Segment Start: Information given
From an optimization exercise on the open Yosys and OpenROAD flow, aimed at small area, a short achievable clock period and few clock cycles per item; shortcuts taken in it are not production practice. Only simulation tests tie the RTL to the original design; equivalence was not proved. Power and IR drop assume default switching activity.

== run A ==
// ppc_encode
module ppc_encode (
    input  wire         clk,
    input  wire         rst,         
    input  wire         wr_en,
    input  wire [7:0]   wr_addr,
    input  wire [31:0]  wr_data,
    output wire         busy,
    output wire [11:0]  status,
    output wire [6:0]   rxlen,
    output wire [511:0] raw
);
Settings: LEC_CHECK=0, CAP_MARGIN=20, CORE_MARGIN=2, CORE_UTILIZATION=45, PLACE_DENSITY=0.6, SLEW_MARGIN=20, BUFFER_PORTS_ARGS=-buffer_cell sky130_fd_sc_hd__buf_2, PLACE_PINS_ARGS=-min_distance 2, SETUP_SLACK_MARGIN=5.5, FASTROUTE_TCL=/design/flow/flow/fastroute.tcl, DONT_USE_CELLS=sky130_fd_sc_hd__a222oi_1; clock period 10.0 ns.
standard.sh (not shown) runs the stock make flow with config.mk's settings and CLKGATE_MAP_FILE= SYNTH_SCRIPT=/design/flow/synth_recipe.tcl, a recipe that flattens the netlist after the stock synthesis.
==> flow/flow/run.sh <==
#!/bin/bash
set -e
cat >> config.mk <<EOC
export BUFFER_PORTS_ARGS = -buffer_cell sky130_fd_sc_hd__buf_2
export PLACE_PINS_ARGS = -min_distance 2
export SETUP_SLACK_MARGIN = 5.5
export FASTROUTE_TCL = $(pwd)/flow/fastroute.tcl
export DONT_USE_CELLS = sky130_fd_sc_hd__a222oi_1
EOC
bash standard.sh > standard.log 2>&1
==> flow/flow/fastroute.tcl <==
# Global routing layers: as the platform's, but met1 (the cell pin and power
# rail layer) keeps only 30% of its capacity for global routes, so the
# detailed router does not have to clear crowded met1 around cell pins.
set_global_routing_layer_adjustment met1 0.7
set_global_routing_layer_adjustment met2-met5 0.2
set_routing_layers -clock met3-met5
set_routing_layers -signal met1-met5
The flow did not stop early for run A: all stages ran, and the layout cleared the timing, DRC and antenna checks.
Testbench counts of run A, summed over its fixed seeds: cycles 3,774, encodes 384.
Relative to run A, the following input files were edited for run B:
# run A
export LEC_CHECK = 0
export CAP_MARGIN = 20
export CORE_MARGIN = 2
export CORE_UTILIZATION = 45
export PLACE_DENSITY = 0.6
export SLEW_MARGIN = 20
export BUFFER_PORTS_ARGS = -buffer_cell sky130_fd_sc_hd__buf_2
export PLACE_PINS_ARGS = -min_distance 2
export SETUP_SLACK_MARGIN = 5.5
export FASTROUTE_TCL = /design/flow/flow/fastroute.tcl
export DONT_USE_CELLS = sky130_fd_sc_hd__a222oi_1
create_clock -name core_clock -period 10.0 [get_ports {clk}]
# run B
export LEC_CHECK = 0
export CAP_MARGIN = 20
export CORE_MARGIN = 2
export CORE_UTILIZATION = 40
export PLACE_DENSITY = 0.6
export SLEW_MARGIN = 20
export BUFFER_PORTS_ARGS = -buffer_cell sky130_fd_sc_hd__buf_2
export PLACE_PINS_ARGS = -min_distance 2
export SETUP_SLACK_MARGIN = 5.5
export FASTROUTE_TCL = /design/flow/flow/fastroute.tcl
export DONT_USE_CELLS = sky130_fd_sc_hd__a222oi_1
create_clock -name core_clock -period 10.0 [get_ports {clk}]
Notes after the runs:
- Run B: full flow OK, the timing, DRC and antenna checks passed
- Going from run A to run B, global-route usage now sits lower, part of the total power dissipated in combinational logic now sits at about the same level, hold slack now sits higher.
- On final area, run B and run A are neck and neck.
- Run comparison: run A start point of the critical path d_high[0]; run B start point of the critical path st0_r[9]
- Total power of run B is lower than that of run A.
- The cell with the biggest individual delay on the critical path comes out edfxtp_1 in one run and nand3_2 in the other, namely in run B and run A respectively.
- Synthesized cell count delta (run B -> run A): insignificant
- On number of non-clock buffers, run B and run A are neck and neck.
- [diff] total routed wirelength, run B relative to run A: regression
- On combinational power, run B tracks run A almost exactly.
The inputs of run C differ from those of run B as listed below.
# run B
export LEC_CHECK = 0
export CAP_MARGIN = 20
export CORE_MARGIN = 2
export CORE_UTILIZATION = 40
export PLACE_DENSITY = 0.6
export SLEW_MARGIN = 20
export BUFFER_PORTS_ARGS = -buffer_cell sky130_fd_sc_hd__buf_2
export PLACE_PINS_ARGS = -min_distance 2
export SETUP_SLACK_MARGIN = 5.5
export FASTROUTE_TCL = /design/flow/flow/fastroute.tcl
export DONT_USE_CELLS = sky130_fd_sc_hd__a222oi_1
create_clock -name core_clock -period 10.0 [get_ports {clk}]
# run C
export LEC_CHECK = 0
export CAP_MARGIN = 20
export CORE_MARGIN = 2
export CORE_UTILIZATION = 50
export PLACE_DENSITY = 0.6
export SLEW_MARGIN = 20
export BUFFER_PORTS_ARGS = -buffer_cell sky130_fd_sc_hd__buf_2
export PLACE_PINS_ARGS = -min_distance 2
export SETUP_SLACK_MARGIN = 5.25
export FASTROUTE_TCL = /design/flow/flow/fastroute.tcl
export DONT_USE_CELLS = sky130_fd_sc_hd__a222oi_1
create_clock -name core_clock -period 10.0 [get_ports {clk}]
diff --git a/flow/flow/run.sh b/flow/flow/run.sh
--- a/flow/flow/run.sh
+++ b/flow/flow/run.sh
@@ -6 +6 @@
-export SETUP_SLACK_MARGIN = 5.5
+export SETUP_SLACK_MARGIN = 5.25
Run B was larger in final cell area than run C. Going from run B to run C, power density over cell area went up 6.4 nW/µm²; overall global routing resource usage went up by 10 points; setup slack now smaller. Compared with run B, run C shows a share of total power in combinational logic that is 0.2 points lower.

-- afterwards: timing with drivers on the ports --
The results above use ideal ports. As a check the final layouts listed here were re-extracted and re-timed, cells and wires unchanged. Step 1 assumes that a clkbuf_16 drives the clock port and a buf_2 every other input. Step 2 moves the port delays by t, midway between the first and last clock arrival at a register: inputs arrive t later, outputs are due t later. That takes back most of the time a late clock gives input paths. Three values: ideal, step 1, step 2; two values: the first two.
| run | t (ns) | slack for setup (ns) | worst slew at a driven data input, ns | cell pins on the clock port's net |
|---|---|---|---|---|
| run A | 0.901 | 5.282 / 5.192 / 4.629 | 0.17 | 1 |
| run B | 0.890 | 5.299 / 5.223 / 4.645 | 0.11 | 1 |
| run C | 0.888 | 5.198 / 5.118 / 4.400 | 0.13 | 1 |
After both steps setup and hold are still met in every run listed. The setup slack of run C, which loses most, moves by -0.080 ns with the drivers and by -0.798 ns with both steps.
Segment End: Information given
Repeat, exactly as they stand above, the lines from the line with "# Global routing" to the line with "Testbench counts of", both lines included.

# Global routing layers: as the platform's, but met1 (the cell pin and power
# rail layer) keeps only 30% of its capacity for global routes, so the
# detailed router does not have to clear crowded met1 around cell pins.
set_global_routing_layer_adjustment met1 0.7
set_global_routing_layer_adjustment met2-met5 0.2
set_routing_layers -clock met3-met5
set_routing_layers -signal met1-met5
The flow did not stop early for run A: all stages ran, and the layout cleared the timing, DRC and antenna checks.
Testbench counts of run A, summed over its fixed seeds: cycles 3,774, encodes 384.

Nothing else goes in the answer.